↓
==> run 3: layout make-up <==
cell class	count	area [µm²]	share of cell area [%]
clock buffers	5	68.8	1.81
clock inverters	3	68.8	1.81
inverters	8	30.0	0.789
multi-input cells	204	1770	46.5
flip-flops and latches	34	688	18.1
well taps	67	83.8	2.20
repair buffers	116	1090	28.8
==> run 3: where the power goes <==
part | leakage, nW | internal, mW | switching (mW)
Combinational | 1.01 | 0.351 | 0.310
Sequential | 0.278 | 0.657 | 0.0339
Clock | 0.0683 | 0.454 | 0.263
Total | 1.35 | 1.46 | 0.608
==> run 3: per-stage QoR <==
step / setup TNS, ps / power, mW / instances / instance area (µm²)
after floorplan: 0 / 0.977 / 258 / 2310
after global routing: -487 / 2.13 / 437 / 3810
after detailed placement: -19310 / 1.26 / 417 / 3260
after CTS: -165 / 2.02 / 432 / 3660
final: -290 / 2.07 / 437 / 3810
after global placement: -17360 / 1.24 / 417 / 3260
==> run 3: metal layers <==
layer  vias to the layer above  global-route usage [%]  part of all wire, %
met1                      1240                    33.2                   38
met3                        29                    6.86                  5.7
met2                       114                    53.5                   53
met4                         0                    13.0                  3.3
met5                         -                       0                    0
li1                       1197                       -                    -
===== src/rtl/mpeg_cfg_seq_if.sv =====
// Host command channel for the mpeg2video register sequencer.
// The host drives the command; the sequencer returns ready, done and error.
interface mpeg_cfg_seq_if;
    logic        cmd_valid;
    logic        cmd_ready;
    logic [1:0]  cmd_op;
    logic [31:0] cmd_data;
    logic        done;
    logic        timeout_err;

    modport master (
        output cmd_valid, cmd_op, cmd_data,
        input  cmd_ready, done, timeout_err
    );

    modport slave (
        input  cmd_valid, cmd_op, cmd_data,
        output cmd_ready, done, timeout_err
    );
endinterface


===== src/rtl/mpeg_cfg_seq.sv =====
// Register-programming sequencer for the mpeg2video decoder core.
// Runs INIT after reset, then serves INIT / FLUSH / SET_MODE host commands.
module mpeg_cfg_seq #(
    parameter logic [4:0]  CTRL_ADDR  = 5'd1,
    parameter logic [4:0]  INTR_ADDR  = 5'd3,
    parameter logic [4:0]  MODE_ADDR  = 5'd4,
    parameter logic [31:0] INIT_CTRL  = 32'h0000_0001,
    parameter logic [31:0] INTR_MASK  = 32'h0000_0000,
    parameter int unsigned FLUSH_BIT  = 1,
    parameter int unsigned WR_GAP     = 1,
    parameter int unsigned FLUSH_HOLD = 8,
    parameter logic [15:0] TIMEOUT    = 16'd4096
) (
    input  logic          sys_clk,
    input  logic          RESET_N,
    mpeg_cfg_seq_if.slave cmd,
    input  logic          busy,
    output logic [4:0]    reg_addr,
    output logic [31:0]   reg_dta_in,
    output logic          reg_wr_en,
    input  logic          stream_valid_in,
    output logic          stream_valid_out
);

    typedef enum logic [2:0] {
        IDLE, WRITE, GAP, DRAIN, HOLD, FIN
    } state_t;

    typedef enum logic [1:0] {
        OP_INIT, OP_FLUSH, OP_SET, OP_NOP
    } op_t;

    localparam logic [31:0] FLUSH_CTRL = INIT_CTRL | (32'd1 << FLUSH_BIT);

    state_t      state;
    op_t         op_q;
    logic [1:0]  step;
    logic [31:0] mode_q;
    logic        boot;
    logic        stream_en;
    logic        ready_q;
    logic        done_q;
    logic        err_q;
    logic [3:0]  gap_cnt;
    logic [7:0]  hold_cnt;
    logic [15:0] drain_cnt;
    logic        accept;

    assign accept           = cmd.cmd_valid & ready_q;
    assign cmd.cmd_ready    = ready_q;
    assign cmd.done         = done_q;
    assign cmd.timeout_err  = err_q;
    assign stream_valid_out = stream_valid_in & stream_en;

    function automatic logic [4:0] step_addr(op_t op, logic [1:0] s);
        if (op == OP_INIT)
            return (s == 2'd0) ? CTRL_ADDR :
                   (s == 2'd1) ? INTR_ADDR : MODE_ADDR;
        if (op == OP_SET)
            return MODE_ADDR;
        return CTRL_ADDR;
    endfunction

    function automatic logic [31:0] step_data(
        op_t op, logic [1:0] s, logic [31:0] m
    );
        if (op == OP_INIT)
            return (s == 2'd0) ? INIT_CTRL :
                   (s == 2'd1) ? INTR_MASK : m;
        if (op == OP_SET)
            return m;
        return (s == 2'd0) ? FLUSH_CTRL : INIT_CTRL;
    endfunction

    function automatic logic [1:0] last_step(op_t op);
        if (op == OP_INIT)
            return 2'd2;
        if (op == OP_FLUSH)
            return 2'd1;
        return 2'd0;
    endfunction

    always_ff @(posedge sys_clk or negedge RESET_N) begin
        if (!RESET_N) begin
            state      <= IDLE;
            op_q       <= OP_INIT;
            step       <= 2'd0;
            mode_q     <= 32'd0;
            boot       <= 1'b1;
            stream_en  <= 1'b0;
            ready_q    <= 1'b0;
            done_q     <= 1'b0;
            err_q      <= 1'b0;
            reg_wr_en  <= 1'b0;
            reg_addr   <= 5'd0;
            reg_dta_in <= 32'd0;
            gap_cnt    <= 4'd0;
            hold_cnt   <= 8'd0;
            drain_cnt  <= 16'd0;
        end else begin
            reg_wr_en <= 1'b0;
            done_q    <= 1'b0;
            unique case (state)
                IDLE: begin
                    if (boot) begin
                        boot       <= 1'b0;
                        op_q       <= OP_INIT;
                        step       <= 2'd0;
                        reg_wr_en  <= 1'b1;
                        reg_addr   <= CTRL_ADDR;
                        reg_dta_in <= INIT_CTRL;
                        state      <= WRITE;
                    end else if (accept) begin
                        ready_q <= 1'b0;
                        err_q   <= 1'b0;
                        op_q    <= op_t'(cmd.cmd_op);
                        step    <= 2'd0;
                        unique case (1'b1)
                            (cmd.cmd_op == OP_INIT): begin
                                mode_q     <= cmd.cmd_data;
                                reg_wr_en  <= 1'b1;
                                reg_addr   <= CTRL_ADDR;
                                reg_dta_in <= INIT_CTRL;
                                state      <= WRITE;
                            end
                            (cmd.cmd_op == OP_SET): begin
                                mode_q     <= cmd.cmd_data;
                                reg_wr_en  <= 1'b1;
                                reg_addr   <= MODE_ADDR;
                                reg_dta_in <= cmd.cmd_data;
                                state      <= WRITE;
                            end
                            (cmd.cmd_op == OP_FLUSH): begin
                                stream_en <= 1'b0;
                                drain_cnt <= 16'd0;
                                state     <= DRAIN;
                            end
                            default: begin
                                done_q <= 1'b1;
                                state  <= FIN;
                            end
                        endcase
                    end
                end
                WRITE: begin
                    if (op_q == OP_FLUSH && step == 2'd0) begin
                        hold_cnt <= 8'd0;
                        state    <= HOLD;
                    end else if (step == last_step(op_q)) begin
                        done_q <= 1'b1;
                        state  <= FIN;
                    end else if (WR_GAP == 0) begin
                        step       <= step + 2'd1;
                        reg_wr_en  <= 1'b1;
                        reg_addr   <= step_addr(op_q, step + 2'd1);
                        reg_dta_in <= step_data(op_q, step + 2'd1, mode_q);
                    end else begin
                        gap_cnt <= 4'd0;
                        state   <= GAP;
                    end
                end
                GAP: begin
                    if (gap_cnt == 4'(WR_GAP - 1)) begin
                        step       <= step + 2'd1;
                        reg_wr_en  <= 1'b1;
                        reg_addr   <= step_addr(op_q, step + 2'd1);
                        reg_dta_in <= step_data(op_q, step + 2'd1, mode_q);
                        state      <= WRITE;
                    end else begin
                        gap_cnt <= gap_cnt + 4'd1;
                    end
                end
                DRAIN: begin
                    // a stuck busy is treated as drained once the budget runs out
                    if (!busy || drain_cnt == TIMEOUT - 16'd1) begin
                        if (busy)
                            err_q <= 1'b1;
                        step       <= 2'd0;
                        reg_wr_en  <= 1'b1;
                        reg_addr   <= CTRL_ADDR;
                        reg_dta_in <= FLUSH_CTRL;
                        state      <= WRITE;
                    end else begin
                        drain_cnt <= drain_cnt + 16'd1;
                    end
                end
                HOLD: begin
                    if (hold_cnt == 8'(FLUSH_HOLD - 1)) begin
                        step       <= 2'd1;
                        reg_wr_en  <= 1'b1;
                        reg_addr   <= CTRL_ADDR;
                        reg_dta_in <= INIT_CTRL;
                        state      <= WRITE;
                    end else begin
                        hold_cnt <= hold_cnt + 8'd1;
                    end
                end
                FIN: begin
                    stream_en <= 1'b1;
                    ready_q   <= 1'b1;
                    state     <= IDLE;
                end
                default: state <= IDLE;
            endcase
        end
    end

endmodule
$ cat src/rtl/addr_gen_queue.sv
// Address-generation queue: computes base+offset per request, tags alignment faults,
// and holds results in a DEPTH-entry in-order FIFO between issue and memory.
module addr_gen_queue #(
  parameter int XLEN        = 32,
  parameter int TAG_W       = 4,
  parameter int REG_W       = 3,
  parameter int DEPTH       = 4,
  parameter int ALIGN_CHECK = 1
) (
  input  logic                       clk,
  input  logic                       rst,
  input  logic                       flush,
  input  logic                       in_valid,
  output logic                       in_ready,
  input  logic [XLEN-1:0]            in_base,
  input  logic [XLEN-1:0]            in_offset,
  input  logic                       in_is_load,
  input  logic [1:0]                 in_size,
  input  logic [TAG_W-1:0]           in_tag,
  input  logic [REG_W-1:0]           in_reg,
  output logic                       out_valid,
  input  logic                       out_ready,
  output logic [XLEN-1:0]            out_addr,
  output logic                       out_is_load,
  output logic [1:0]                 out_size,
  output logic [TAG_W-1:0]           out_tag,
  output logic [REG_W-1:0]           out_reg,
  output logic                       out_misaligned,
  output logic [$clog2(DEPTH+1)-1:0] count
);

  localparam int PTR_W   = $clog2(DEPTH);
  localparam int CNT_W   = $clog2(DEPTH+1);
  localparam int ENTRY_W = XLEN + 1 + 2 + TAG_W + REG_W + 1;

  logic [PTR_W-1:0]   rd_ptr_reg, wr_ptr_reg;
  logic [CNT_W-1:0]   count_reg;
  logic [ENTRY_W-1:0] entry_mem [DEPTH];

  logic [XLEN-1:0]    addr_next;
  logic               misaligned_next;
  logic [ENTRY_W-1:0] entry_next;
  logic [ENTRY_W-1:0] head_entry;
  logic               push, pop;

  assign addr_next = in_base + in_offset;

  generate
    if (ALIGN_CHECK != 0) begin : g_align
      always_comb begin
        misaligned_next = 1'b0;
        case (in_size)
          2'd0:    misaligned_next = 1'b0;
          2'd1:    misaligned_next = addr_next[0];
          2'd2:    misaligned_next = |addr_next[1:0];
          default: misaligned_next = 1'b1;  // reserved size is reported as a fault
        endcase
      end
    end else begin : g_no_align
      assign misaligned_next = 1'b0;
    end
  endgenerate

  assign entry_next = {addr_next, in_is_load, in_size, in_tag, in_reg, misaligned_next};

  // Ready looks only at registered occupancy, so a pop cannot free a slot the same cycle.
  assign in_ready  = (count_reg < CNT_W'(DEPTH));
  assign out_valid = (count_reg != '0);
  assign push      = in_valid && in_ready && !flush;
  assign pop       = out_valid && out_ready && !flush;

  always_ff @(posedge clk) begin
    if (rst) begin
      rd_ptr_reg <= '0;
      wr_ptr_reg <= '0;
      count_reg  <= '0;
    end else if (flush) begin
      rd_ptr_reg <= '0;
      wr_ptr_reg <= '0;
      count_reg  <= '0;
    end else begin
      if (push) wr_ptr_reg <= wr_ptr_reg + 1'b1;
      if (pop)  rd_ptr_reg <= rd_ptr_reg + 1'b1;
      case ({push, pop})
        2'b10:   count_reg <= count_reg + 1'b1;
        2'b01:   count_reg <= count_reg - 1'b1;
        default: count_reg <= count_reg;
      endcase
    end
  end

  // Payload storage carries no reset; validity is tracked by count alone.
  always_ff @(posedge clk) begin
    if (!rst && push) entry_mem[wr_ptr_reg] <= entry_next;
  end

  assign head_entry = entry_mem[rd_ptr_reg];
  assign {out_addr, out_is_load, out_size, out_tag, out_reg, out_misaligned} = head_entry;
  assign count = count_reg;

  a_no_push_full: assert property (@(posedge clk) disable iff (rst)
    !(push && count_reg == CNT_W'(DEPTH)));
  a_no_pop_empty: assert property (@(posedge clk) disable iff (rst)
    !(pop && count_reg == '0));

endmodule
↑
- _DIRECTIONS FOR THIS TASK_
One number is all the reply should hold: how many lines in these records include the word "buffers".

- _YOUR SOLUTION_
2